Of all the lines in this material, how many have the word "IDXW"? Give only the number.
§
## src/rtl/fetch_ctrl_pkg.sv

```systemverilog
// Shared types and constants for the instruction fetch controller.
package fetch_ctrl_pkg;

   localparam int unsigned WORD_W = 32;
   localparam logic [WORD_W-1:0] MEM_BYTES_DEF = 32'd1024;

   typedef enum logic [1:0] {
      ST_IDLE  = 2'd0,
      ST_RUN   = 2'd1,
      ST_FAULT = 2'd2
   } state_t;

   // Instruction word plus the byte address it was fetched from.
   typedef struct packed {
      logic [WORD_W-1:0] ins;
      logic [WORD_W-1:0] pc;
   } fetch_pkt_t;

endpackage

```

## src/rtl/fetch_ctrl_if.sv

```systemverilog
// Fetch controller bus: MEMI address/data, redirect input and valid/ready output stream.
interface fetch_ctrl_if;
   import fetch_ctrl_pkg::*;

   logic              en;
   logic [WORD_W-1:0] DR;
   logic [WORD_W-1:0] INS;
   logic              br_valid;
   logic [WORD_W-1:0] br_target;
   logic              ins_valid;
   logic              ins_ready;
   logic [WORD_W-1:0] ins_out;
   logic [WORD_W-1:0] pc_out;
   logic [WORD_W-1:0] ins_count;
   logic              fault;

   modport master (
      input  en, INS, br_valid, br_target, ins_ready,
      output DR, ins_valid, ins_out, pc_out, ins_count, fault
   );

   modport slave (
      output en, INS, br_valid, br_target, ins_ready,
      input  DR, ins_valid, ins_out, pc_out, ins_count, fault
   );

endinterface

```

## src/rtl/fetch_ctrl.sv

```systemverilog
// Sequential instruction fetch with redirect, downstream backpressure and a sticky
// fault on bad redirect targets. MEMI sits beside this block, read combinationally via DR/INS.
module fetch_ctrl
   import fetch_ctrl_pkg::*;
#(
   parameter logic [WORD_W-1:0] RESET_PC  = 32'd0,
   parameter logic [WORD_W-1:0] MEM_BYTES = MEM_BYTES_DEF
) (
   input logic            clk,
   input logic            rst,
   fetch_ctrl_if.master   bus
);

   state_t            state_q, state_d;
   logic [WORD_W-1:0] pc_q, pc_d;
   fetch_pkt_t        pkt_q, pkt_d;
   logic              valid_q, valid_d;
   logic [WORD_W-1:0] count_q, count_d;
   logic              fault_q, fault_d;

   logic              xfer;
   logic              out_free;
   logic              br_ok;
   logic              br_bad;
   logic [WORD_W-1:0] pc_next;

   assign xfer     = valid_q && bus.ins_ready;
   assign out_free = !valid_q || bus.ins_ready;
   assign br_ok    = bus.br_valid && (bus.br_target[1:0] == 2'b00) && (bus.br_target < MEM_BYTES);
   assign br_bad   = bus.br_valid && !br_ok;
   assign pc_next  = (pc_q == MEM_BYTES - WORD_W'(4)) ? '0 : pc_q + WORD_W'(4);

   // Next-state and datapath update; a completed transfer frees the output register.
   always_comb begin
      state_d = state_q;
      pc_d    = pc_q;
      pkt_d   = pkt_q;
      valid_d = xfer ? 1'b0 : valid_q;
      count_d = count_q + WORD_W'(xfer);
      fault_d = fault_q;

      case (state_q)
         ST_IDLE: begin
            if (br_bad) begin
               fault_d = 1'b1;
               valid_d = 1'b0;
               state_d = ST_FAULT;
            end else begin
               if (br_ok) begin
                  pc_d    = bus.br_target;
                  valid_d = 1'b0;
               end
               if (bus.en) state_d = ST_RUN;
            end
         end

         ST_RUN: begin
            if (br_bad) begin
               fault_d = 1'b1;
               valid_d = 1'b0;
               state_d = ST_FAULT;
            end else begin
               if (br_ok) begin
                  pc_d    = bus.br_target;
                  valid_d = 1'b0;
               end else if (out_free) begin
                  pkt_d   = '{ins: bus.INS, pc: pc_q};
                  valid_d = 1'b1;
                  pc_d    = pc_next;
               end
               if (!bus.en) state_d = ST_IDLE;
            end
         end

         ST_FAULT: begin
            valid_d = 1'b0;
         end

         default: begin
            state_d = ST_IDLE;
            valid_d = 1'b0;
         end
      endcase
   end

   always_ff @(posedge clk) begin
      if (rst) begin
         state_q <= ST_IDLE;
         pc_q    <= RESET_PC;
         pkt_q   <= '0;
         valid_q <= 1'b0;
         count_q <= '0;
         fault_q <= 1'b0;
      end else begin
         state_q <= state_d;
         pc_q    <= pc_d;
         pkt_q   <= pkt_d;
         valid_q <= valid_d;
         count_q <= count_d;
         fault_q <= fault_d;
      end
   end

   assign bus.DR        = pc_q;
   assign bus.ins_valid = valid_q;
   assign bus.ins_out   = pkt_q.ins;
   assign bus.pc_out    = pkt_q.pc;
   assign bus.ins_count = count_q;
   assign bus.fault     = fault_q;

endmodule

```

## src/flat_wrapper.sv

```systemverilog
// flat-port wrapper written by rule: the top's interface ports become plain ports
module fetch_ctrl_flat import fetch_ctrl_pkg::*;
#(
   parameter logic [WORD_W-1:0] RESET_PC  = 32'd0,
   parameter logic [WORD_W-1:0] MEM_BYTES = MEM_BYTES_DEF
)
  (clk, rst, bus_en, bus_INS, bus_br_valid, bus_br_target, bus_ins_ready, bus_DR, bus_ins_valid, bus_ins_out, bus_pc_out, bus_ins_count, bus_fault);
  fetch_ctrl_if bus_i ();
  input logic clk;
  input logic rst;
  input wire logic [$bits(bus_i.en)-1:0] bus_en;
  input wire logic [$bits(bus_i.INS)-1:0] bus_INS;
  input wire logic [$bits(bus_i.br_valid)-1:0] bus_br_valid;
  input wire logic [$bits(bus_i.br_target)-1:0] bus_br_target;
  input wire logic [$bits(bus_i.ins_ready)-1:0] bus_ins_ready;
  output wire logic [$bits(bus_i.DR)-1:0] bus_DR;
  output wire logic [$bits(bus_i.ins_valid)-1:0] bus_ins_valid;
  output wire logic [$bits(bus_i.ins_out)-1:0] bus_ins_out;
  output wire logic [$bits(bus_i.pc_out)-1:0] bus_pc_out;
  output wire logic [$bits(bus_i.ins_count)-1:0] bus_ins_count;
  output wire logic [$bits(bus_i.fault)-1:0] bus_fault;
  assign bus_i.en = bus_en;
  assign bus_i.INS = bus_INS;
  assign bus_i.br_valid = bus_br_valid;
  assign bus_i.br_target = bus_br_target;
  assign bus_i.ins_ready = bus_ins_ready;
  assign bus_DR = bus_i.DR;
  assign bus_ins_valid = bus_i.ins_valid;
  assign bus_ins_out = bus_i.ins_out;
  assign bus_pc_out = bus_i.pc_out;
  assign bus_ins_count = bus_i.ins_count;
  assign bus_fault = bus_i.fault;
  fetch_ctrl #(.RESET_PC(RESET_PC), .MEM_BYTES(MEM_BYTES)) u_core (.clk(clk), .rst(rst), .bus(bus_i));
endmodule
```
§
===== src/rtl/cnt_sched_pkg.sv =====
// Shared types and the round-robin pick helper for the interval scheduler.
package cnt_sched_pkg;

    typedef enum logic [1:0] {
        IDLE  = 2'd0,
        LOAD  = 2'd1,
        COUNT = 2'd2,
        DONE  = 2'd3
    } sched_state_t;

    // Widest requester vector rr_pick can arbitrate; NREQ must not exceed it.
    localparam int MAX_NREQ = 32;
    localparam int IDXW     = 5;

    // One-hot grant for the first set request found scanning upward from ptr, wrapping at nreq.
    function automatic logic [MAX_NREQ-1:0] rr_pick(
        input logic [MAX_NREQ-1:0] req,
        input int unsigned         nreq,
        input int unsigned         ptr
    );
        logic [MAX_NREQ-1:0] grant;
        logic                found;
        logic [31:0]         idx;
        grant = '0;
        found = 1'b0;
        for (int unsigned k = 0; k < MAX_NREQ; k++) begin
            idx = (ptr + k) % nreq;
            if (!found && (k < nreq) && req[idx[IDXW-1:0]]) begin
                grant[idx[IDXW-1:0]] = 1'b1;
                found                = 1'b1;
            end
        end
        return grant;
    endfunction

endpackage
§
◆ Written answer ◆
3